Rail Lines and Seaports
Apart from Lagos – Ibadan rail line, the federal government has also initiated other rail projects that will cover many parts of the country. The rail lines will be connected to the seaports in the country. The rail projects include those of Lagos-Calabar and Kaduna-Kano rail lines. Government had first signed the Lagos-Ibadan and Calabar-Port Harcourt rail projects after agreeing to cut the total cost from $11.917billion to $11.117billion. The Transport Minister explained that the cost was reduced after negotiating with the Chinese firm. He explained that, “the contract was awarded by the regime of former President Goodluck Jonathan for $11.917 billion. When we took over at the ministry, we renegotiated with the CCECC and we succeeded in reducing the contract sum from $11.917 billion to $11.117billion and we are able to save $800million after the renegotiation.” There is also the Lagos-Calabar rail line. Amaechi said the Chinese firm would begin the “construction of the first segment with Calabar-Uyo and Aba-Port Harcourt, and this will include all the seaports on this route.
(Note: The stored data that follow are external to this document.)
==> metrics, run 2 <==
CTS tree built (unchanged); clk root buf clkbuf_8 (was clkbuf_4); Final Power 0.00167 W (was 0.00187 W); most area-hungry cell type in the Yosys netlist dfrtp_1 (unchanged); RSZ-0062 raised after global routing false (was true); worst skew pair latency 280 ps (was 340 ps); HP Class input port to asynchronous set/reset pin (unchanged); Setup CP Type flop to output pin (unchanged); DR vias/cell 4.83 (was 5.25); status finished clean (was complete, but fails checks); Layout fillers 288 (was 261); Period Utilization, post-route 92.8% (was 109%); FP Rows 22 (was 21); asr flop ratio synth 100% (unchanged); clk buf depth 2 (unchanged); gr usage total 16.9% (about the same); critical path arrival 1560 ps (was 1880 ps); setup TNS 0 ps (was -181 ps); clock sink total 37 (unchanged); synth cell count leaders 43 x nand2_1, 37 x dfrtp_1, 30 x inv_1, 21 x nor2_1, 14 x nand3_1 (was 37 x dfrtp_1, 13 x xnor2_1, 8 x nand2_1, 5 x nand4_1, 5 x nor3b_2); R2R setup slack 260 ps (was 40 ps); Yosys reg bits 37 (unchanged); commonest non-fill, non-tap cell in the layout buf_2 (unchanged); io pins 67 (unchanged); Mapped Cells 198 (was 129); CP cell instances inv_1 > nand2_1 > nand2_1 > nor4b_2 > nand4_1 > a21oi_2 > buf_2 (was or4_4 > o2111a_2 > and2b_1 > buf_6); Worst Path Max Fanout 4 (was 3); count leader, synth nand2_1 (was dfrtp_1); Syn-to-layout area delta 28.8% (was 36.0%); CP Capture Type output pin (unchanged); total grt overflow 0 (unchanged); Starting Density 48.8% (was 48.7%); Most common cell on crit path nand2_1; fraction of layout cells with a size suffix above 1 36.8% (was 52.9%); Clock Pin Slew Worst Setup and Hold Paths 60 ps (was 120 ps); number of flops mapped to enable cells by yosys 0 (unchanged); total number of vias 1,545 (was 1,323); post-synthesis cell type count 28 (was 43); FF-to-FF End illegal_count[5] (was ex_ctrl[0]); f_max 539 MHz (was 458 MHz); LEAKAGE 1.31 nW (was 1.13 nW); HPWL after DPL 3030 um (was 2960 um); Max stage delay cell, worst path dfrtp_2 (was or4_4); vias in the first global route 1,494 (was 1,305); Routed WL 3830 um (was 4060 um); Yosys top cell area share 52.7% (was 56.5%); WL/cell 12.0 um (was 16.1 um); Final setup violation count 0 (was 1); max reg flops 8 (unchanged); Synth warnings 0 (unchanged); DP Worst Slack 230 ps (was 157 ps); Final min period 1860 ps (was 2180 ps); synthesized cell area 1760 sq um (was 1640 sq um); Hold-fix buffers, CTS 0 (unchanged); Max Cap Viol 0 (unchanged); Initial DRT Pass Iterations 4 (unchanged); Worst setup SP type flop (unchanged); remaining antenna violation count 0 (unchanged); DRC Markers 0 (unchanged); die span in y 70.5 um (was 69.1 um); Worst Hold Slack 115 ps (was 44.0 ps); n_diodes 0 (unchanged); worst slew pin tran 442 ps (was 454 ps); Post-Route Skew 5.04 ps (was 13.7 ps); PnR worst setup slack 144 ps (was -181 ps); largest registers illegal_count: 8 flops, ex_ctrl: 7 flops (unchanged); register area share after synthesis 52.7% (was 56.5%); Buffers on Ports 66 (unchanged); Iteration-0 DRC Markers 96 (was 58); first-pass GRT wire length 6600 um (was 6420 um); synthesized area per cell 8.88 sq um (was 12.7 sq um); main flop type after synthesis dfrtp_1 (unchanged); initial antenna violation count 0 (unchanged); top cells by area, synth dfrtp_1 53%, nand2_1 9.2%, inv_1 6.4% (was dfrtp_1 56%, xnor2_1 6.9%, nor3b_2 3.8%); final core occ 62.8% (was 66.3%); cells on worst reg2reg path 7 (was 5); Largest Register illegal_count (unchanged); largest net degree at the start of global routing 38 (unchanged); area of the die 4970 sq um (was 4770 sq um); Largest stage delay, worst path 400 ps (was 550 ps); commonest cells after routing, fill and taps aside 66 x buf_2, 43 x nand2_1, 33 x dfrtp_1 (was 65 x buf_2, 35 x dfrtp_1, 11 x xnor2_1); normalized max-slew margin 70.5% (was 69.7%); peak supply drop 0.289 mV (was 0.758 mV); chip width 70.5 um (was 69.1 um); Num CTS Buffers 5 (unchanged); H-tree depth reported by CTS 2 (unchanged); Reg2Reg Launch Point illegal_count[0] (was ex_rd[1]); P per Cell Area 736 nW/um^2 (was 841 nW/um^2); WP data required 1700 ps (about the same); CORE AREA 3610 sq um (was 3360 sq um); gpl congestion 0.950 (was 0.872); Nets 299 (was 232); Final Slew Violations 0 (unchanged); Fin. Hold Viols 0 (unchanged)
$ cat config.mk
export PLATFORM = sky130hd
export DESIGN_NAME = sort_frame_collector
export DESIGN_NICKNAME = d
export VERILOG_FILES = /design/src/rtl/sort_pkg.sv /design/src/rtl/sort_idle_timer.sv /design/src/rtl/sort_frame_collector.sv
export SDC_FILE = /design/constraint.sdc
export NUM_CORES = 1
export LEC_CHECK = 0
export ABC_AREA = 1
export ABC_CLOCK_PERIOD_IN_PS = 3200
export CAP_MARGIN = 15
export CORE_UTILIZATION = 25
export CTS_CLUSTER_SIZE = 20
export DETAILED_ROUTE_END_ITERATION = 6
export GPL_TIMING_DRIVEN = 0
export MAX_ROUTING_LAYER = met4
export PLACE_DENSITY = 0.54
export SLEW_MARGIN = 20
export SYNTH_ARGS = -nofsm -noshare
export SYNTH_HDL_FRONTEND = slang
export SYNTH_HIERARCHICAL = 1
export SYNTH_SLANG_ARGS = --single-unit
$ cat constraint.sdc
create_clock -name clk -period 3.2 [get_ports clk]
set_input_delay 0.8 -clock clk [delete_from_list [all_inputs] [get_ports clk]]
set_output_delay 0.8 -clock clk [all_outputs]
set_load 0.02 [all_outputs]
$ cat src/rtl/sort_pkg.sv
// Shared constants and types for the 4-input sorter and its frame collector.
package sort_pkg;

  localparam int SORT_W = 8;
  localparam int SORT_N = 4;

  localparam logic [SORT_W-1:0] SORT_PAD = 8'hFF;

  typedef enum logic [1:0] {
    IDLE    = 2'd0,
    COLLECT = 2'd1,
    HOLD    = 2'd2
  } sort_state_t;

endpackage

$ cat src/rtl/sort_idle_timer.sv
// Loadable saturating up-counter with synchronous clear and a terminal-count flag.
module sort_idle_timer #(
  parameter int WIDTH = 5,
  parameter int SAT   = 16,
  parameter int TERM  = 15
) (
  input  logic             clk,
  input  logic             reset,
  input  logic             clear,
  input  logic             load,
  input  logic [WIDTH-1:0] load_value,
  input  logic             enable,
  output logic             terminal
);

  localparam logic [WIDTH-1:0] SAT_V  = WIDTH'(SAT);
  localparam logic [WIDTH-1:0] TERM_V = WIDTH'(TERM);

  logic [WIDTH-1:0] count;

  // Clear has priority over load; counting stops at SAT instead of wrapping.
  always_ff @(posedge clk) begin
    if (!reset) begin
      count <= '0;
    end else if (clear) begin
      count <= '0;
    end else if (load) begin
      count <= load_value;
    end else if (enable && (count != SAT_V)) begin
      count <= count + WIDTH'(1);
    end
  end

  assign terminal = (count == TERM_V);

endmodule

$ cat src/rtl/sort_frame_collector.sv
// Packs a valid/ready byte stream into 4-slot frames for the sorter, padding
// a stalled partial frame with PAD once it has sat idle for TIMEOUT cycles.
module sort_frame_collector
  import sort_pkg::*;
#(
  parameter int           W       = SORT_W,
  parameter int           TIMEOUT = 16,
  parameter logic [W-1:0] PAD     = W'(SORT_PAD)
) (
  input  logic         clk,
  input  logic         reset,
  input  logic [W-1:0] in_data,
  input  logic         in_valid,
  output logic         in_ready,
  output logic [W-1:0] a,
  output logic [W-1:0] b,
  output logic [W-1:0] c,
  output logic [W-1:0] d,
  output logic         frm_valid,
  input  logic         frm_ready,
  output logic         frm_padded,
  output logic [1:0]   pad_cnt
);

  localparam int TW   = (TIMEOUT > 0) ? $clog2(TIMEOUT + 1) : 1;
  localparam int TERM = (TIMEOUT > 0) ? TIMEOUT - 1 : 0;

  sort_state_t  state, next_state;
  logic [1:0]   idx;
  logic [W-1:0] slot [SORT_N];
  logic         accept;
  logic         timeout_fire;
  logic         idle_clear;
  logic         idle_enable;
  logic         idle_terminal;

  assign in_ready = reset && (state != HOLD);
  assign accept   = in_valid && in_ready;

  // The timer only runs while a partial frame waits; any accept restarts it.
  assign idle_clear   = accept || (state != COLLECT);
  assign idle_enable  = (state == COLLECT);
  assign timeout_fire = (TIMEOUT > 0) && (state == COLLECT) && !accept && idle_terminal;

  sort_idle_timer #(
    .WIDTH (TW),
    .SAT   (TIMEOUT),
    .TERM  (TERM)
  ) u_idle_timer (
    .clk        (clk),
    .reset      (reset),
    .clear      (idle_clear),
    .load       (1'b0),
    .load_value ('0),
    .enable     (idle_enable),
    .terminal   (idle_terminal)
  );

  always_comb begin
    next_state = state;
    case (state)
      IDLE:    if (accept) next_state = COLLECT;
      COLLECT: if ((accept && (idx == 2'd3)) || timeout_fire) next_state = HOLD;
      HOLD:    if (frm_ready) next_state = IDLE;
      default: next_state = IDLE;
    endcase
  end

  // Accept beats timeout, so a byte landing on the terminal cycle completes the frame unpadded.
  always_ff @(posedge clk) begin
    if (!reset) begin
      state      <= IDLE;
      idx        <= 2'd0;
      frm_padded <= 1'b0;
      pad_cnt    <= 2'd0;
      for (int i = 0; i < SORT_N; i++) slot[i] <= '0;
    end else begin
      state <= next_state;
      case (state)
        IDLE, COLLECT: begin
          if (accept) begin
            slot[idx]  <= in_data;
            idx        <= idx + 2'd1;
            frm_padded <= 1'b0;
            pad_cnt    <= 2'd0;
          end else if (timeout_fire) begin
            for (int i = 0; i < SORT_N; i++) begin
              if (2'(i) >= idx) slot[i] <= PAD;
            end
            idx        <= 2'd0;
            frm_padded <= 1'b1;
            pad_cnt    <= 2'(3'(SORT_N) - {1'b0, idx});
          end
        end
        HOLD: begin
          if (frm_ready) begin
            idx        <= 2'd0;
            frm_padded <= 1'b0;
            pad_cnt    <= 2'd0;
          end
        end
        default: idx <= 2'd0;
      endcase
    end
  end

  assign a         = slot[0];
  assign b         = slot[1];
  assign c         = slot[2];
  assign d         = slot[3];
  assign frm_valid = (state == HOLD);

endmodule

======== Yosys cells after proc, flatten, opt, wreduce, memory -nomap -nowiden ========
Memories as Yosys holds them, arrays and structs flattened.
Cells that the tools add are included.
cells by class
  add/subtract/negate cells ............... 3
  $lt $le $gt $ge ......................... 4
  equality and inequality tests ........... 11
  multiplexer cells ....................... 50
  bitwise operators ....................... 5
  reduce and logical (&&, ||, !) cells .... 17
operator list
  kind                                                               count
  2-to-1 mux 8 bit                                                   5
  2-to-1 mux 1 bit                                                   33
  2-to-1 mux 2 bit                                                   8
  one-hot mux 2 bit (2 select lines)                                 2
  OR reduction 8 bit                                                 1
  logical AND 1 bit                                                  6
  inequality test 2 bit (second input constant)                      3
  one-hot mux 2 bit (3 select lines)                                 1
  AND reduction 3 bit                                                2
  adder 5 x 1 -> 5 bit (second input constant)                       1
  equality test 5 x 4 -> 1 bit (second input constant)               1
  inequality test 5 bit (second input constant)                      1
  equality test 2 bit (second input constant)                        2
  greater-or-equal comparator 1 x 2 -> 1 bit (first input constant)  2
  greater-or-equal comparator 2 bit (first input constant)           2
  inequality test 2 x 1 -> 1 bit (second input constant)             2
  bitwise OR 1 bit                                                   4
  OR reduction 2 bit                                                 2
  inequality test 3 bit (second input constant)                      1
  adder 2 x 1 -> 2 bit (second input constant)                       1
  equality test 2 x 1 -> 1 bit (second input constant)               1
  logical NOT 2 bit                                                  1
  logical OR 1 bit                                                   2
  one-hot mux 1 bit (2 select lines)                                 1
  other kinds (5)                                                    5
storage, ports and cells
  bits in registers ....................... 12
  RAM bits ................................ 32
  input port bits ......................... 12
  output and inout bits ................... 37
  memories ................................ 1
memory list
  name  depth  width  rd ports  clocked after Yosys merged registers in  write ports  line                        source
  slot  4      8      4         0                                        4            sort_frame_collector.sv:30  logic [W-1:0] slot [SORT_N];

======== Longest topological paths before layout ========
Gate-level depths: netlist (run 1).
  depth after elaboration ................. 13
  gate-level depth with buffers ........... 10
  mapped depth without buffers ............ 10

======== Hierarchy ========
Netlist (run 1), hierarchy kept.
modules (own cells, without submodules)
  module                instances  cells each  area each (um2)  seq. area each (um2)
  sort_frame_collector  1          151         1,707.9          1,101.1
  sort_idle_timer       1          57          371.6            100.1

======== Least setup slack after synthesis (run 1) ========
Ideal clock, no wire load.
  path type ............................... input-to-output
  start point ............................. in reset
  end point ............................... out in_ready
  data arrival time ....................... 1,186 ps
  data required time ...................... 2,400 ps
  setup slack ............................. 1,214 ps
  cell stages on the path ................. 2
  buffers on the path ..................... 0
  cells stage by stage .................... inv_1 nor2_1
between the ends
  word-level cells in the longest chain between the ends .. 1
RTL lines
  item               line                        source
  start, declared    sort_frame_collector.sv:11  input logic reset,
  logical AND 1 bit  sort_frame_collector.sv:37  assign in_ready = reset && (state != HOLD);
  end, declared      sort_frame_collector.sv:14  output logic in_ready,
No other way between the ends.

======== Final worst setup path (run 1) ========
Same ends and word-level chain as after synthesis.

==> impl_metrics.ini, run 1 <==
[die]
rows = 32
die-area_um2 = 8690
ios = 49
die_y_um = 93.2
start_util = 0.264
die-width_um = 93.2
core_um2 = 7890

[timing]
setup-tns-final_ns = 0
report.final.hold_viol_count = 0
hold_ws_ns = 0.472
post-route-period-util = 0.919
post-route-min-period_ns = 2.94
maxSlewViolCount = 0
setup_viol = 0
setup_slack_ns = 0.261
worst_pin_slew_ns = 0.831
clock_skew_ns = 0.00772
fmax_mhz = 340
relSlewSlack = 0.443
rsz0062_at_grt = false

[logic_synthesis]
async_flop_share = 0
synth-edff-count = 32
synth_common_cells = o21ai_1 (33), edfxtp_1 (32), nand2_1 (27), inv_1 (25), nor2_1 (15)
yosys_warnings = 6
yosys_most_used_dff = edfxtp_1
yosysMostFrequentCell = o21ai_1
synth_cell_type_count = 26
yosysSeqAreaShare = 0.578
synth_top_area_cell = edfxtp_1
synth.area.top_cells = edfxtp_1 (46%), dfxtp_1 (12%), o21ai_1 (7.9%), nand2_1 (4.9%), ha_1 (4.8%)
synth_top_area_share = 0.462
synthCells = 208
synth_seq_cells = 44
syn_area_um2 = 2080
syn_avg_cell_area_um2 = 10.0

[placed_design]
preCtsSetupSlack_ns = 0.000933
dpl_cell_area_um2 = 2710
port_buffers = 48
place.gp.congestion = 0.772
hpwl_um = 3380

[route]
drt-total-wl_um = 4590
firstDrtPassIters = 4
wire_per_inst_um = 12.4
vias_per_cell = 4.29
antenna_left = 0
routed-via-count = 1590
drtIter0Drc = 60
drc_errors = 0

[grt]
grt_max_degree = 14
grt_pass1_wl_um = 7400
track_usage = 0.114
gr-total-overflow = 0
grt_pass1_vias = 1515
grt_antenna_before_repair = 0

[clock_network]
cts-root-buf = clkbuf_8
clockBufferDepth = 2
numCtsBuffers = 5
worstSkewPairLatency_ns = 0.29
tritoncts = yes
path_clk_slew_ns = 0.08
htree_levels = 2
hold_buffers = 0
cts_sinks = 44

[pwr]
p_total_mw = 1.26
cellPowerDensity_nw_per_um2 = 449
leakage_nw = 1.12
max-vdd-ir-drop_uv = 152

[layout]
diodes = 0
syn_to_final_growth_pct = 35.3
stdcell_area_um2 = 2810
fin_nets = 288
drive_gt1_frac = 0.112

[critical_path]
required_ns = 2.40
max_stage_delay_ns = 0.63
path_buf_inv = 3
endpoint_kind = output port
path_cells = dlygate4sd2_1 -> inv_1 -> nor2_1 -> clkdlybuf4s50_1
startpoint_type = primary input
ff2ff_setup_slack_ns = 0.98
path_delay_family = buffers and inverters
critPathSlowestCell = clkdlybuf4s50_1
cp.arrival_ns = 2.14
setup.worst_path.class = in -> out
critPathMaxFanout = 5

[run_status]
status = complete, no violations

[hold_path]
hold_path_class = reg -> reg

[run]
timing.max_cap.violations = 0
==> worst reg2reg max path, cell delays in order (launching register included) <==
cell,delay [ns]
dfxtp_1,0.41
ha_1,0.20
nand2_1,0.07
nor2_1,0.11
ha_1,0.22
nand3_4,0.15
o211ai_1,0.70
==> layer usage <==
metal,vias up,part of all wire,global-route usage
met5,-,0,-
met4,0,0.024,0.0436
met3,7,0.064,0.0317
met2,57,0.45,0.176
met1,704,0.46,0.141
li1,822,-,-
==> layout by cell type (no fill, tap or decap), drive strengths merged, types with 3 or more instances in the layout <==
| cell type | n |
|---|---|
| o211ai | 4 |
| dfxtp | 12 |
| a21oi | 9 |
| conb | 6 |
| nand2 | 36 |
| inv | 32 |
| nand4 | 3 |
| clkbuf | 7 |
| edfxtp | 32 |
| nand3 | 15 |
| o21ai | 33 |
| nor2 | 16 |
| ha | 8 |
| clkdlybuf4s50 | 47 |
==> kinds of logic after synthesis <==
kind of cell               share of synthesized area
and+or+nand+nor                                0.188
AOI/OAI and AO/OA                              0.123
DFF                                            0.578
buffers and inverters                         0.0620
adders and majority gates                     0.0481
other                                        0.00180
==> per-stage QoR <==
stage / std cells / util
after global routing: 371 / 0.357
final: 371 / 0.357
after floorplan: 213 / -
after detailed placement: 363 / 0.343
after CTS: 371 / 0.357
after global placement: 363 / 0.343
==> timing repair <==
| action | in CTS | in global routing |
|---|---|---|
| resized for setup | 1 | 0 |
| setup endpoints to repair | 1 | 0 |
| buffers inserted | 0 | 0 |
==> path summary, 6_finish.rpt <==
path / start / to / cells after the start
setup / recovery: reset / in_ready / 4
hold / removal: frm_padded / frm_padded / 2
setup reg to reg: u_idle_timer/count[0] / slot[1][2] / 6
hold reg to reg: frm_padded / frm_padded / 2
==> report_power, final <==
part / internal, mW / switching, mW
clock network: 0.232 / 0.185
registers: 0.640 / 0.0126
logic: 0.0794 / 0.114
total: 0.951 / 0.311
==> sequential cells by signal, summed over array words and instances (netlist names) <==
register and cells:
idx 2, slot 32, state 2, u_idle_timer/count 5
frm_padded 1, pad_cnt 2
==> layout make-up <==
type | count | area [um2]
inverters | 32 | 120
clock buffers | 6 | 72.6
flip-flops and latches | 44 | 1200
plain buffers | 2 | 8.76
multi-input cells | 135 | 768
clock inverters | 2 | 35.0
repair buffers | 48 | 479
well taps | 102 | 128
fillers | 818 | 5070
(Power assumes the default switching activity.)
==> run 2: changes to the inputs <==
--- a/config.mk
+++ b/config.mk
@@ -12,6 +12,7 @@
 export CTS_CLUSTER_SIZE = 20
 export DETAILED_ROUTE_END_ITERATION = 6
 export GPL_TIMING_DRIVEN = 0
+export HOLD_SLACK_MARGIN = 0.08
 export MAX_ROUTING_LAYER = met4
 export PLACE_DENSITY = 0.54
 export SLEW_MARGIN = 20
==> results of run 2 <==
Same layout as run 1: the final DEF is identical, and so are final timing and power.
But the entire contract covers Calabar, Uyo, Port Harcourt, Yenogoa, Otuoke, Ughelli, Warri, Benin, Agbor, Asaba, Onitsha and back to Benin, Ore, Sagamu and Lagos.”
Rail and Dry Ports
One good thing about the rail projects is that once completed, it will be a big boost to the Inland Container Depots (ICDs) scattered in the six-geographical parts of the country. Many of the concessionaires have been slow in completing the construction of the ICDs, otherwise known as dry ports, due to infrastructure issues. They consider the bad state of the roads and conveying containers from any of the ports in Lagos or the east to the dry ports as very difficult without rail. But following the serious efforts made in executing rail projects, many of the concessionaires have begun more serious efforts in construction work on the sites. Modern port system without rail links has been described as incomplete, one of the reasons that the government is taking rail links to the ports very serious. The rail eliminates all the risk involved in travelling alone to far distances with the containers on trucks.
Answer to Gridlock
The rail projects when completed, as government has promised, will be a big relief for many Nigerians travelling to any part of the country. Apart from reducing the transport fare for passengers, it will be easier for movement of various goods from one part of the country to another. It will benefit traders the more as it will be easier to move their goods through train than using vehicles. It is expected to bring prices of food down as a reflection of the affordable transport fare. It will also reduce the carnage that has also been witnessed on the road. Train accident hardly occurs and this explains why it is one of the best form of transportation. In advanced countries, it is the best form of inter-state transport.